Archetypal SAE: Adaptive and Stable Dictionary Learning for Concept Extraction in Large Vision Models
Thomas Fel, Ekdeep Singh Lubana, Jacob S. Prince, Matthew Kowal, Victor Boutin, Isabel Papadimitriou, Binxu Wang, Martin Wattenberg, Demba Ba, Talia Konkle
TL;DR
The paper tackles the instability of Sparse Autoencoders for unsupervised concept extraction in large vision models by introducing Archetypal SAEs (A-SAE), which constrain dictionary atoms to lie in the data convex hull, boosting stability. A relaxed variant (RA-SAE) preserves reconstruction quality while maintaining stability, achieved via a distillation step that uses a subset C of data and a mild relaxation term.
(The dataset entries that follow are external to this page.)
`config.mk`:
```
export PLATFORM = sky130hd
export DESIGN_NAME = dma_range_guard
export DESIGN_NICKNAME = d
export VERILOG_FILES = /design/src/rtl/dma_guard_pkg.sv /design/src/rtl/dma_guard_ctrl.sv /design/src/rtl/dma_guard_range.sv /design/src/rtl/dma_guard_datapath.sv /design/src/rtl/dma_range_guard.sv
export SDC_FILE = /design/constraint.sdc
export NUM_CORES = 1
export LEC_CHECK = 0
export ABC_AREA = 1
export ABC_CLOCK_PERIOD_IN_PS = 3700
export BUFFER_PORTS_ARGS = -buffer_cell sky130_fd_sc_hd__buf_2
export CAP_MARGIN = 20
export CORE_ASPECT_RATIO = 0.7
export CORE_MARGIN = 1
export CORE_UTILIZATION = 53
export CTS_BUF_LIST = sky130_fd_sc_hd__clkbuf_16
export DETAILED_ROUTE_END_ITERATION = 16
export HOLD_SLACK_MARGIN = 0.12
export PLACE_DENSITY = 0.87
export SYNTH_ARGS = -nofsm -noshare
export SYNTH_HDL_FRONTEND = slang
export SYNTH_SLANG_ARGS = --single-unit
```
`constraint.sdc`:
```
create_clock -name clk -period 3.7 [get_ports clk]
set_clock_uncertainty 0.2 [all_clocks]
set_input_delay 0.74 -clock clk [delete_from_list [all_inputs] [get_ports clk]]
set_output_delay 0.74 -clock clk [all_outputs]
set_load 0.01 [all_outputs]
```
The authors develop novel evaluation metrics and identifiability-inspired benchmarks to rigorously assess dictionary plausibility, identifiability, and structure, demonstrating that RA-SAE yields more structured, semantically meaningful concepts across diverse architectures. They also provide a scalable implementation and show broad applicability to state-of-the-art vision models, paving the way for more reliable concept discovery in large-scale models.
Abstract
Sparse Autoencoders (SAEs) have emerged as a powerful framework for machine learning interpretability, enabling the unsupervised decomposition of model representations into a dictionary of abstract, human-interpretable concepts. However, we reveal a fundamental limitation: existing SAEs exhibit severe instability, as identical models trained on similar datasets can produce sharply different dictionaries, undermining their reliability as an interpretability tool. To address this issue, we draw inspiration from the Archetypal Analysis framework introduced by Cutler & Breiman (1994) and present Archetypal SAEs (A-SAE), wherein dictionary atoms are constrained to the convex hull of data. This geometric anchoring significantly enhances the stability of inferred dictionaries, and their mildly relaxed variants RA-SAEs further match state-of-the-art reconstruction abilities. To rigorously assess dictionary quality learned by SAEs, we introduce two new benchmarks that test (i) plausibility, if dictionaries recover "true" classification directions and (ii) identifiability, if dictionaries disentangle synthetic concept mixtures. Across all evaluations, RA-SAEs consistently yield more structured representations while uncovering novel, semantically meaningful concepts in large-scale vision models.